(Stored items)

************

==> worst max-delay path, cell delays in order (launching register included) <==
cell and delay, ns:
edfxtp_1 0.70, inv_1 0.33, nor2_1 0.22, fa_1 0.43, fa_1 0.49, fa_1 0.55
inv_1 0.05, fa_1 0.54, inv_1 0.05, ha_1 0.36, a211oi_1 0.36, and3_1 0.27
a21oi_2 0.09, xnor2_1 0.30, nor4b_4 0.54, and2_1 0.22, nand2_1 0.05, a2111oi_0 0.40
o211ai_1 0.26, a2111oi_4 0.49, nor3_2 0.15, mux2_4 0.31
Source: an optimization exercise on an open RTL-to-GDS flow (aim: small area, a short achievable clock period and few clock cycles per item). Production flows keep margins and buffers that such runs may drop.
Function was checked by simulation only, so behaviour that the tests miss may differ from the original.

==> flow/design.v (outline; a module is shown in full before it is edited, if it fits) <==
// module q31_law: 356 lines
// module q31_mul_tree: 1563 lines
module q31_law (
    input  wire        clk,
    input  wire        rst,           
    input  wire        cfg_we,
    input  wire [4:0]  cfg_addr,
    input  wire [31:0] cfg_value,
    input  wire [4:0]  cfg_shift,
    input  wire        clr,
    input  wire        start,
    input  wire [31:0] sp,
    input  wire [31:0] fb,
    input  wire [31:0] ff,
    output wire        ready,
    output reg         done,
    output reg  [31:0] u
);
  // ...
==> flow/run.sh <==
#!/bin/bash
# synth_recipe.tcl (not shown) runs the flow's synth.tcl, then flattens the netlist and writes it again
# the make line also repeats each setting of config.mk as NAME=value (left out here)
make -C /OpenROAD-flow-scripts/flow DESIGN_CONFIG=/design/flow/config.mk WORK_HOME=/design/flow/orfs CLKGATE_MAP_FILE= SYNTH_SCRIPT=/design/flow/synth_recipe.tcl finish
==> flow/config.mk <==
export PLATFORM = sky130hd
export DESIGN_NAME = q31_law
export DESIGN_NICKNAME = q31_law
export VERILOG_FILES = /design/flow/design.v
export SDC_FILE = /design/flow/constraint.sdc
export NUM_CORES = 4
export LEC_CHECK = 0
export CAP_MARGIN = 20
export CORE_MARGIN = 2
export CORE_UTILIZATION = 30
export PLACE_DENSITY = 0.5
export SLEW_MARGIN = 20
==> flow/constraint.sdc <==
create_clock -name core_clock -period 25.0 [get_ports {clk}]
set_input_delay 5.0000 -clock core_clock [delete_from_list [all_inputs] [get_ports {clk}]]
set_output_delay 5.0000 -clock core_clock [all_outputs]
set_load 0.01 [all_outputs]
==> results by group, run 1 <==
Outcome
  • Status: no timing/DRC/antenna violations

STA
  • Total negative slack: 0 ps
  • Final Cycle Share: 0.501
  • Final Hold Vio Count: 0

Synthesis
  • Post-synth EDFFs: 1222
  • Top-count cell post-synth: nand2_1
  • Commonest cells in the netlist: nand2_1 (1661), a21oi_1 (1336), nor2_1 (1308)
  • Main combinational cell family by area after synthesis: compound AO/OA/AOI/OAI gates
  • Share of the synthesized area in the top cell type: 0.278

Cells and area
  • Largest class: multi-input gates
  • Biggest regs: coef_val x512, S x256, coef_shift x80
  • Clk cell area share: 0.0438
  • Biggest register: coef_val
  • Fraction of area in registers: 0.292
  • Synth-to-Final Area Change: 10.5%
  • Commonest non-fill, non-tap cell in the layout: nand2_1
  • # fillers: 45594

Global route
  • Met1 Track Usage GR: 0.365
  • GRT overflow: 0
  • Vias in the first global route: 114867

Die
  • Die Height: 667 um

Setup path
  • Slowest cell on crit path: nor4_1

Worst hold path
  • Min-delay src: kr[3]$_DFF_P_

Clock tree
  • CTS tree: yes
Testbench counts, summed over its fixed seeds: cycles 27,327, steps 4,096.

************

Copy the records above exactly as they appear.

ANSWER BOX>
==> worst max-delay path, cell delays in order (launching register included) <==
cell and delay, ns:
edfxtp_1 0.70, inv_1 0.33, nor2_1 0.22, fa_1 0.43, fa_1 0.49, fa_1 0.55
inv_1 0.05, fa_1 0.54, inv_1 0.05, ha_1 0.36, a211oi_1 0.36, and3_1 0.27
a21oi_2 0.09, xnor2_1 0.30, nor4b_4 0.54, and2_1 0.22, nand2_1 0.05, a2111oi_0 0.40
o211ai_1 0.26, a2111oi_4 0.49, nor3_2 0.15, mux2_4 0.31
Source: an optimization exercise on an open RTL-to-GDS flow (aim: small area, a short achievable clock period and few clock cycles per item). Production flows keep margins and buffers that such runs may drop.
Function was checked by simulation only, so behaviour that the tests miss may differ from the original.

==> flow/design.v (outline; a module is shown in full before it is edited, if it fits) <==
// module q31_law: 356 lines
// module q31_mul_tree: 1563 lines
module q31_law (
    input  wire        clk,
    input  wire        rst,           
    input  wire        cfg_we,
    input  wire [4:0]  cfg_addr,
    input  wire [31:0] cfg_value,
    input  wire [4:0]  cfg_shift,
    input  wire        clr,
    input  wire        start,
    input  wire [31:0] sp,
    input  wire [31:0] fb,
    input  wire [31:0] ff,
    output wire        ready,
    output reg         done,
    output reg  [31:0] u
);
  // ...
==> flow/run.sh <==
#!/bin/bash
# synth_recipe.tcl (not shown) runs the flow's synth.tcl, then flattens the netlist and writes it again
# the make line also repeats each setting of config.mk as NAME=value (left out here)
make -C /OpenROAD-flow-scripts/flow DESIGN_CONFIG=/design/flow/config.mk WORK_HOME=/design/flow/orfs CLKGATE_MAP_FILE= SYNTH_SCRIPT=/design/flow/synth_recipe.tcl finish
==> flow/config.mk <==
export PLATFORM = sky130hd
export DESIGN_NAME = q31_law
export DESIGN_NICKNAME = q31_law
export VERILOG_FILES = /design/flow/design.v
export SDC_FILE = /design/flow/constraint.sdc
export NUM_CORES = 4
export LEC_CHECK = 0
export CAP_MARGIN = 20
export CORE_MARGIN = 2
export CORE_UTILIZATION = 30
export PLACE_DENSITY = 0.5
export SLEW_MARGIN = 20
==> flow/constraint.sdc <==
create_clock -name core_clock -period 25.0 [get_ports {clk}]
set_input_delay 5.0000 -clock core_clock [delete_from_list [all_inputs] [get_ports {clk}]]
set_output_delay 5.0000 -clock core_clock [all_outputs]
set_load 0.01 [all_outputs]
==> results by group, run 1 <==
Outcome
  • Status: no timing/DRC/antenna violations

STA
  • Total negative slack: 0 ps
  • Final Cycle Share: 0.501
  • Final Hold Vio Count: 0

Synthesis
  • Post-synth EDFFs: 1222
  • Top-count cell post-synth: nand2_1
  • Commonest cells in the netlist: nand2_1 (1661), a21oi_1 (1336), nor2_1 (1308)
  • Main combinational cell family by area after synthesis: compound AO/OA/AOI/OAI gates
  • Share of the synthesized area in the top cell type: 0.278

Cells and area
  • Largest class: multi-input gates
  • Biggest regs: coef_val x512, S x256, coef_shift x80
  • Clk cell area share: 0.0438
  • Biggest register: coef_val
  • Fraction of area in registers: 0.292
  • Synth-to-Final Area Change: 10.5%
  • Commonest non-fill, non-tap cell in the layout: nand2_1
  • # fillers: 45594

Global route
  • Met1 Track Usage GR: 0.365
  • GRT overflow: 0
  • Vias in the first global route: 114867

Die
  • Die Height: 667 um

Setup path
  • Slowest cell on crit path: nor4_1

Worst hold path
  • Min-delay src: kr[3]$_DFF_P_

Clock tree
  • CTS tree: yes
Testbench counts, summed over its fixed seeds: cycles 27,327, steps 4,096.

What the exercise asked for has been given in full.